■ **Material provided**

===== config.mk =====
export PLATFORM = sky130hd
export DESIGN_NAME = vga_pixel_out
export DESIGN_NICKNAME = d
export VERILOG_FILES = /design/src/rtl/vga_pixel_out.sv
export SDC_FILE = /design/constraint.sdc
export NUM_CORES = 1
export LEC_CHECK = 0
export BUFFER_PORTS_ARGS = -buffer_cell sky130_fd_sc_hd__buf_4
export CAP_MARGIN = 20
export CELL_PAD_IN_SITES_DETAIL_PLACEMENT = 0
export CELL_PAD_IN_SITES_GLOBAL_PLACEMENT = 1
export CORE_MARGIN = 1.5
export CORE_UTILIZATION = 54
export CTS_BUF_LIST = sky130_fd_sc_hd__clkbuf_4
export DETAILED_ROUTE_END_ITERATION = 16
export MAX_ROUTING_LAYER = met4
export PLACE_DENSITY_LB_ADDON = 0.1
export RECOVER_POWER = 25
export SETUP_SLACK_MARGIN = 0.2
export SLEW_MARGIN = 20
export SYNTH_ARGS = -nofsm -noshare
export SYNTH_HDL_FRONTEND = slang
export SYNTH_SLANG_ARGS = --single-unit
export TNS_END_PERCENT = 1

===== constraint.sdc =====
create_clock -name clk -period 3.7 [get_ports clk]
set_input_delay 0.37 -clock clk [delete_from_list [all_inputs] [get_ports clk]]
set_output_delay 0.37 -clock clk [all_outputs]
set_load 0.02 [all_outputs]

■ **Your objective**
Each line from the one containing "export PLATFORM = sky130hd" through the end of the material must be output exactly, and no other line.

■ **Output below**
export PLATFORM = sky130hd
export DESIGN_NAME = vga_pixel_out
export DESIGN_NICKNAME = d
export VERILOG_FILES = /design/src/rtl/vga_pixel_out.sv
export SDC_FILE = /design/constraint.sdc
export NUM_CORES = 1
export LEC_CHECK = 0
export BUFFER_PORTS_ARGS = -buffer_cell sky130_fd_sc_hd__buf_4
export CAP_MARGIN = 20
export CELL_PAD_IN_SITES_DETAIL_PLACEMENT = 0
export CELL_PAD_IN_SITES_GLOBAL_PLACEMENT = 1
export CORE_MARGIN = 1.5
export CORE_UTILIZATION = 54
export CTS_BUF_LIST = sky130_fd_sc_hd__clkbuf_4
export DETAILED_ROUTE_END_ITERATION = 16
export MAX_ROUTING_LAYER = met4
export PLACE_DENSITY_LB_ADDON = 0.1
export RECOVER_POWER = 25
export SETUP_SLACK_MARGIN = 0.2
export SLEW_MARGIN = 20
export SYNTH_ARGS = -nofsm -noshare
export SYNTH_HDL_FRONTEND = slang
export SYNTH_SLANG_ARGS = --single-unit
export TNS_END_PERCENT = 1

===== constraint.sdc =====
create_clock -name clk -period 3.7 [get_ports clk]
set_input_delay 0.37 -clock clk [delete_from_list [all_inputs] [get_ports clk]]
set_output_delay 0.37 -clock clk [all_outputs]
set_load 0.02 [all_outputs]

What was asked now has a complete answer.